Born March 6, 1959, Mr. Jackson attended C.W. Hayes High School in Birmingham and studied at Miles College in Fairfield.

In the interview with The Times, he recalled walking door-to-door on behalf of the NAACP, asking residents to sign up and talk about the future of the Black community.

“Older people would tell the stories and we wrote the stories down so that we could tell the stories again like they told it,” he said. “Being in those tight communities, stories would get cross referenced. If we tried to retell the story someone would say ‘that’s not how it happened’ so we would write it down,” he said.

Mr. Jackson would become active in city and neighborhood politics. In 2001, he served as the first president of the newly formed Citizens Advisory Board, which represents Birmingham’s 99 neighborhood associations. In the 2005 Birmingham City Council election, he lost to Maxine Herring Parker in a runoff in District 4. Incumbent Gwen Sykes finished fourth. He once served as Sykes’s administrative assistant.
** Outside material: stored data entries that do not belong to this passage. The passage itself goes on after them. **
<file path="config.mk">
export PLATFORM = sky130hd
export DESIGN_NAME = multicycle_alu
export DESIGN_NICKNAME = d
export VERILOG_FILES = /design/src/rtl/multicycle_alu.sv
export SDC_FILE = /design/constraint.sdc
export NUM_CORES = 1
export LEC_CHECK = 0
export ABC_AREA = 1
export BUFFER_PORTS_ARGS = -buffer_cell sky130_fd_sc_hd__buf_2
export CORE_ASPECT_RATIO = 1.75
export CORE_UTILIZATION = 54
export DETAILED_ROUTE_END_ITERATION = 10
export PLACE_DENSITY = 0.75
export RECOVER_POWER = 100
export SLEW_MARGIN = 20
export SYNTH_ARGS = -nofsm -noshare
export SYNTH_HDL_FRONTEND = slang
export SYNTH_SLANG_ARGS = --single-unit
</file>
<file path="constraint.sdc">
create_clock -name clk -period 3.6 [get_ports clk]
set_clock_uncertainty 0.05 [all_clocks]
set_input_delay 0.72 -clock clk [delete_from_list [all_inputs] [get_ports clk]]
set_output_delay 0.72 -clock clk [all_outputs]
set_load 0.02 [all_outputs]
</file>
<file path="src/rtl/multicycle_alu.sv">
// Handshaked ALU: add/sub/logic in one cycle, shifts and rotates one bit per cycle.
// Latency: 1 edge for single-cycle and reserved ops, 1 + shamt edges for shifts/rotates.
// Backpressure: result is held in HOLD until out_ready; in_ready is low while shifting.
module multicycle_alu #(
  parameter int WIDTH = 8,
  localparam int SHW = $clog2(WIDTH)
) (
  input  logic             clk,
  input  logic             rst,
  input  logic             in_valid,
  output logic             in_ready,
  input  logic [3:0]       op,
  input  logic [WIDTH-1:0] a,
  input  logic [WIDTH-1:0] b,
  input  logic [SHW-1:0]   shamt,
  output logic             out_valid,
  input  logic             out_ready,
  output logic [WIDTH-1:0] result,
  output logic             flag_z,
  output logic             flag_n,
  output logic             flag_c,
  output logic             flag_v,
  output logic             err,
  output logic             busy
);

  localparam logic [3:0] OP_ADD = 4'd0;
  localparam logic [3:0] OP_SUB = 4'd1;
  localparam logic [3:0] OP_AND = 4'd2;
  localparam logic [3:0] OP_OR  = 4'd3;
  localparam logic [3:0] OP_XOR = 4'd4;
  localparam logic [3:0] OP_NOT = 4'd5;
  localparam logic [3:0] OP_SHL = 4'd6;
  localparam logic [3:0] OP_SHR = 4'd7;
  localparam logic [3:0] OP_ASR = 4'd8;
  localparam logic [3:0] OP_ROR = 4'd9;
  localparam logic [3:0] OP_ROL = 4'd10;

  localparam int MSB = WIDTH - 1;

  typedef enum logic [1:0] {S_IDLE, S_SHIFT, S_HOLD} state_t;

  state_t           r_state;
  state_t           w_next_state;

  logic [WIDTH-1:0] r_result;
  logic             r_z;
  logic             r_n;
  logic             r_c;
  logic             r_v;
  logic             r_err;
  logic [WIDTH-1:0] r_work;
  logic [SHW-1:0]   r_cnt;
  logic [3:0]       r_shop;

  logic             w_in_ready;
  logic             w_accept;
  logic             w_shift_done;
  logic             w_is_shift;
  logic             w_start_shift;
  logic [WIDTH:0]   w_sum;
  logic [WIDTH:0]   w_diff;
  logic [WIDTH-1:0] w_alu_res;
  logic             w_alu_c;
  logic             w_alu_v;
  logic             w_alu_err;
  logic [WIDTH-1:0] w_step_res;
  logic             w_step_c;

  assign w_is_shift    = (op >= OP_SHL) && (op <= OP_ROL);
  // A zero-amount shift is just a pass-through of a, so it takes the single-cycle path.
  assign w_start_shift = w_is_shift && (shamt != '0);

  assign w_sum  = {1'b0, a} + {1'b0, b};
  assign w_diff = {1'b0, a} + {1'b0, ~b} + (WIDTH+1)'(1);

  // State register.
  always_ff @(posedge clk) begin
    if (rst) r_state <= S_IDLE;
    else     r_state <= w_next_state;
  end

  // Next state and handshake: HOLD can hand off straight into a new op with no bubble.
  always_comb begin
    w_next_state = r_state;
    w_in_ready   = 1'b0;
    w_shift_done = 1'b0;
    case (r_state)
      S_IDLE:  w_in_ready = 1'b1;
      S_SHIFT: begin
        if (r_cnt == SHW'(1)) begin
          w_shift_done = 1'b1;
          w_next_state = S_HOLD;
        end
      end
      S_HOLD: begin
        w_in_ready = out_ready;
        if (out_ready) w_next_state = S_IDLE;
      end
      default: w_next_state = S_IDLE;
    endcase
    w_accept = in_valid & w_in_ready;
    if (w_accept) w_next_state = w_start_shift ? S_SHIFT : S_HOLD;
  end

  // Single-cycle result and carry/overflow for ops finishing on the accepting edge.
  always_comb begin
    w_alu_res = '0;
    w_alu_c   = 1'b0;
    w_alu_v   = 1'b0;
    w_alu_err = 1'b0;
    case (op)
      OP_ADD: begin
        w_alu_res = w_sum[MSB:0];
        w_alu_c   = w_sum[WIDTH];
        w_alu_v   = (a[MSB] == b[MSB]) && (w_sum[MSB] != a[MSB]);
      end
      OP_SUB: begin
        w_alu_res = w_diff[MSB:0];
        w_alu_c   = w_diff[WIDTH];
        w_alu_v   = (a[MSB] != b[MSB]) && (w_diff[MSB] != a[MSB]);
      end
      OP_AND: w_alu_res = a & b;
      OP_OR:  w_alu_res = a | b;
      OP_XOR: w_alu_res = a ^ b;
      OP_NOT: w_alu_res = ~a;
      OP_SHL, OP_SHR, OP_ASR, OP_ROR, OP_ROL: w_alu_res = a;
      default: w_alu_err = 1'b1;
    endcase
  end

  // One-position shift/rotate of the working register; carry is the bit leaving it.
  always_comb begin
    w_step_res = r_work;
    w_step_c   = 1'b0;
    case (r_shop)
      OP_SHL: begin
        w_step_res = {r_work[MSB-1:0], 1'b0};
        w_step_c   = r_work[MSB];
      end
      OP_SHR: begin
        w_step_res = {1'b0, r_work[MSB:1]};
        w_step_c   = r_work[0];
      end
      OP_ASR: begin
        w_step_res = {r_work[MSB], r_work[MSB:1]};
        w_step_c   = r_work[0];
      end
      OP_ROR: begin
        w_step_res = {r_work[0], r_work[MSB:1]};
        w_step_c   = r_work[0];
      end
      OP_ROL: begin
        w_step_res = {r_work[MSB-1:0], r_work[MSB]};
        w_step_c   = r_work[MSB];
      end
      default: begin
        w_step_res = r_work;
        w_step_c   = 1'b0;
      end
    endcase
  end

  // Datapath: result/flags only change on the edge that enters HOLD.
  always_ff @(posedge clk) begin
    if (rst) begin
      r_result <= '0;
      r_z      <= 1'b0;
      r_n      <= 1'b0;
      r_c      <= 1'b0;
      r_v      <= 1'b0;
      r_err    <= 1'b0;
      r_work   <= '0;
      r_cnt    <= '0;
      r_shop   <= '0;
    end else if (w_accept) begin
      if (w_start_shift) begin
        r_work <= a;
        r_cnt  <= shamt;
        r_shop <= op;
      end else begin
        r_result <= w_alu_res;
        r_z      <= (w_alu_res == '0);
        r_n      <= w_alu_res[MSB];
        r_c      <= w_alu_c;
        r_v      <= w_alu_v;
        r_err    <= w_alu_err;
      end
    end else if (r_state == S_SHIFT) begin
      r_work <= w_step_res;
      r_cnt  <= r_cnt - SHW'(1);
      if (w_shift_done) begin
        r_result <= w_step_res;
        r_z      <= (w_step_res == '0);
        r_n      <= w_step_res[MSB];
        r_c      <= w_step_c;
        r_v      <= 1'b0;
        r_err    <= 1'b0;
      end
    end
  end

  assign in_ready  = w_in_ready;
  assign out_valid = (r_state == S_HOLD);
  assign busy      = (r_state == S_SHIFT);
  assign result    = r_result;
  assign flag_z    = r_z;
  assign flag_n    = r_n;
  assign flag_c    = r_c;
  assign flag_v    = r_v;
  assign err       = r_err;

endmodule

</file>
==> summary.md <==
| Metric | Value |
|---|---|
| CORE AREA | `0.00563 mm^2` |
| Post-Syn Instances | `533` |
| # diodes | `0` |
| Post-synth ARST share | `0%` |
| Maximum root-to-sink buffer count | `2` |
| Die Area | `0.00627 mm^2` |
| Worst path arrival time | `3.04 ns` |
| # DRC | `0` |
| Critical Path End Type | `flip-flop` |
| Number of global-route vias before repair | `3,475` |
| Ys Warns | `0` |
| Largest cells by area after synthesis | `dfxtp_1 (18%), nand2_1 (16%), ha_1 (10%)` |
| DIE HEIGHT | `roughly 100 um` |
| Post-synthesis cell type count | `43` |
| Share of cells above drive strength 1 | `12.6%` |
| Via count | `3,546` |
| WL per Instance | `between 10 and 15 um` |
| Synthesized area per cell | `6.03 um^2` |
| Seq/Total Area, Yosys | `between 10% and 20%` |
| Routed wire length | `roughly 9500 um` |
| Fillers | `624` |
| Area of the multi-input gates | `between 0.002 and 0.0025 mm^2` |
| DIE WIDTH | `60.3 um` |
| Setup crit start kind | `input pin` |
| Slew @ Worst Pin | `~0.76 ns` |
| Total Neg Setup Slack | `0 ns` |
| Final setup fails | `0` |
| Gp weighted congestion | `roughly 0.99` |
| ANT nets after route | `0` |
| GRT overflow | `0` |
| Count leader, synth | `nand2_1` |
| Max-Slew Margin vs Limit | `49.4%` |
| Power Density | `313 mW/mm^2` |
| Pre-CTS setup slack | `0.905 ns` |
| Number of synthesized flops with an enable pin | `0` |
| Row count | `36` |
| Final Max Tran Viols | `0` |
| Syn-to-layout area delta | `6.62%` |
| Worst Path Required | `3.71 ns` |
| Most frequent cells after synthesis | `nand2_1 (140), inv_1 (72), nand3_1 (53)` |
| Port buffer count | `42` |
| Fin nets | `625` |
| Fmax | `0.341 GHz` |
| Clock-pin slew on the worst setup and hold paths | `0.07 ns` |
| Dominant synthesized flop cell | `dfxtp_1` |
| Lkg Pwr | `approximately 1.7 nW` |
| I/O Pins | `43` |
| Maximum VDD drop | `roughly 0.12 mV` |
| Post-synth top area cell | `dfxtp_1` |
| CTS tree | `done` |
| Initial Util | `about 57%` |
| CP bufs+invs | `3` |
| Dpl hpwl | `7660 um` |
| DRT iter0 DRCs | `~200` |
| Num CTS Buffers | `5` |
| Register bit total from synthesis | `29` |
| Total track usage | `32.1%` |
| Part of the cycle the worst path needs | `81.5%` |
| Max cap viols | `0` |
| CP most frequent cell | `nand2_1` |
| Crit Path Class | `in2reg` |
| Final setup margin | `0.666 ns` |
| Pin count of the biggest net entering global routing | `22` |
| Clock Sinks | `29` |
| Crit-path max FO | `17` |
| Fin. Hold Viols | `0` |
| Post-cts resize count | `0` |
| CP top delay family | `simple AND/OR/NAND/NOR gates` |
| Cts hold-fix bufs | `0` |
| Vias per cell | `~5.5` |
| Clk_lat worst skew | `~0.28 ns` |
| Initial antenna violation count | `0` |
| Clock Tree Root | `clkbuf_8` |
| First-pass GRT wire length | `15,400 um` |
| RSZ-0062 raised after global routing | `false` |
| Slowest cell on crit path | `nor2_1` |
| Synth Cell Area | `about 0.0032 mm^2` |
| Syn_nets | `588` |
| Hold_ws | `between 0.4 and 0.5 ns` |
| Worst-path cell chain | `clkbuf_1, nand2_1, nand3_1, nand2_1, nand2_4, nand2_1, inv_6, nor2_1, inv_4, o21ai_0, a21oi_2` |
| Status | `completed` |
| Min Tclk post-route | `2.93 ns` |
| Slowest stage delay, CP | `between 0.5 and 0.6 ns` |
| Post-CTS repair timing setup buffer count | `0` |
| Hold crit path type | `reg2reg` |
| Synth top area share | `18.1%` |
| H-Tree Depth | `2` |
| FF+latch area | `581 um^2` |
| First drt pass iteration count | `5` |
## stage by stage
step	instance area, um^2	cells	total power, W	utilization (%)
floorplan	3210	533	0.000714	-
global placement	3440	639	0.000827	61.0
detailed placement	3440	639	0.000831	61.0
CTS	3520	647	0.00109	62.5
global route	3430	647	0.00114	60.8
finish	3430	647	0.00107	60.8
## metal layers
layer | GRT usage (%) | vias up | wire length (um)
met5 | 0 | - | 0
met4 | 23.3 | 0 | 587
met3 | 3.23 | 42 | 370
met2 | 56.8 | 126 | 5070
met1 | 32.3 | 1588 | 3470
li1 | - | 1790 | -
## tightest hold or removal path, cell delays in order, from the launching register on
cell and delay, ns:
dfxtp_1 0.31, nand2_1 0.06, a21oi_1 0.06
## sequential cells by signal, indices dropped and copies added (netlist names)
register	flops
r_shop	4
err	1
r_cnt	3
r_state	2
flag_c	1
flag_v	1
flag_z	1
result	8
r_work	8
## final timing paths
kind,start,endpoint,slack (ns),depth (start not counted)
max reg2reg,r_state[0],result[2],1.37,8
min reg2reg,result[1],result[1],0.42,2
max,op[1],result[2],0.67,11
min,result[1],result[1],0.42,2
## power by group
part / switching [W] / internal (W) / total [W]
clock: 0.000124 / 0.000134 / 0.000258
sequential: 0.0000288 / 0.000354 / 0.000383
combinational: 0.000296 / 0.000136 / 0.000432
## cell type report
class                           count  area share (%)
Clock inverter                      2           0.292
Multi-Input combinational cell    407            62.7
Inverter                           84            9.46
Tap cell                           76            2.78
Sequential cell                    29            16.9
Clock buffer                        6            2.12
Timing Repair Buffer               43            5.73
## cells by family (layout without fill, tap and decap cells)
kind of cell	count (synthesis)	count (layout)	synth area share, %
flops	29	29	18.1
xor+xnor	1	1	0.273
simple gates	278	278	39.4
buf+inv	97	135	12.9
compound gates	100	100	18.1
fa+ha+maj	28	28	11.4
## layout by cell type, fill, tap and decap left out, drive strengths merged
cell,netlist,layout
a21oi,48,48
a221oi,2,2
a31oi,3,3
and3,1,1
buf,10,26
clkbuf,3,23
clkinv,1,3
dfxtp,29,29
fa,2,2
ha,26,26
inv,83,83
nand2,149,149
nand3,57,57
nand3b,1,1
nand4,6,6
nor2,59,59
nor3,3,3
o211ai,1,1
o21ai,42,42
o21bai,1,1
o221ai,1,1
o22ai,2,2
or2,2,2
xor2,1,1
Note: power is estimated with default switching activity, not from simulation.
In 2015 Jackson was involved with efforts to have the 1930s Jefferson County Courthouse murals removed or covered due to their depictions of African American workers, both in slavery and under racist industrial labor conditions.

Beginning late that same year, he was paid by the Oliver Robinson Foundation for “community outreach” efforts relating to the U.S. Environmental Protection Agency’s work to test soils in and around the 35th Avenue Superfund Site. State Representative Oliver Robinson later pleaded guilty to accepting bribes to oppose the EPA on behalf of the Drummond Corporation and its attorneys, Balch & Bingham.

During an August 2018 interview on WJLD’s Gary Richardson Show, Mr. Jackson, who was not charged and denied wrongdoing, said he was “duped”. “Of course, I was [duped]—and that very seldom happens,” he told Richardson.

The NAACP suspended Mr. Jackson and he was replaced by Dorothea Crosby as president in late 2018.

But Jackson told Richardson he was used to challenges throughout his life. “I’m always being approached by people in the human rights community about doing documentaries about me because they ask, ‘Wow, how have you survived all 60 years being openly gay? No one has killed you, and … you’ve been in all these treacherous waters like politics.”

Services will be held Saturday, August 10, 2024, at Sardis Baptist Church, 1615 4th Ct. West Birmingham AL 35208 at 12:30 p.m. and viewing will be held Friday, August 9, 2024, at 45th Street Baptist Church, 7600 Division Ave. 35206.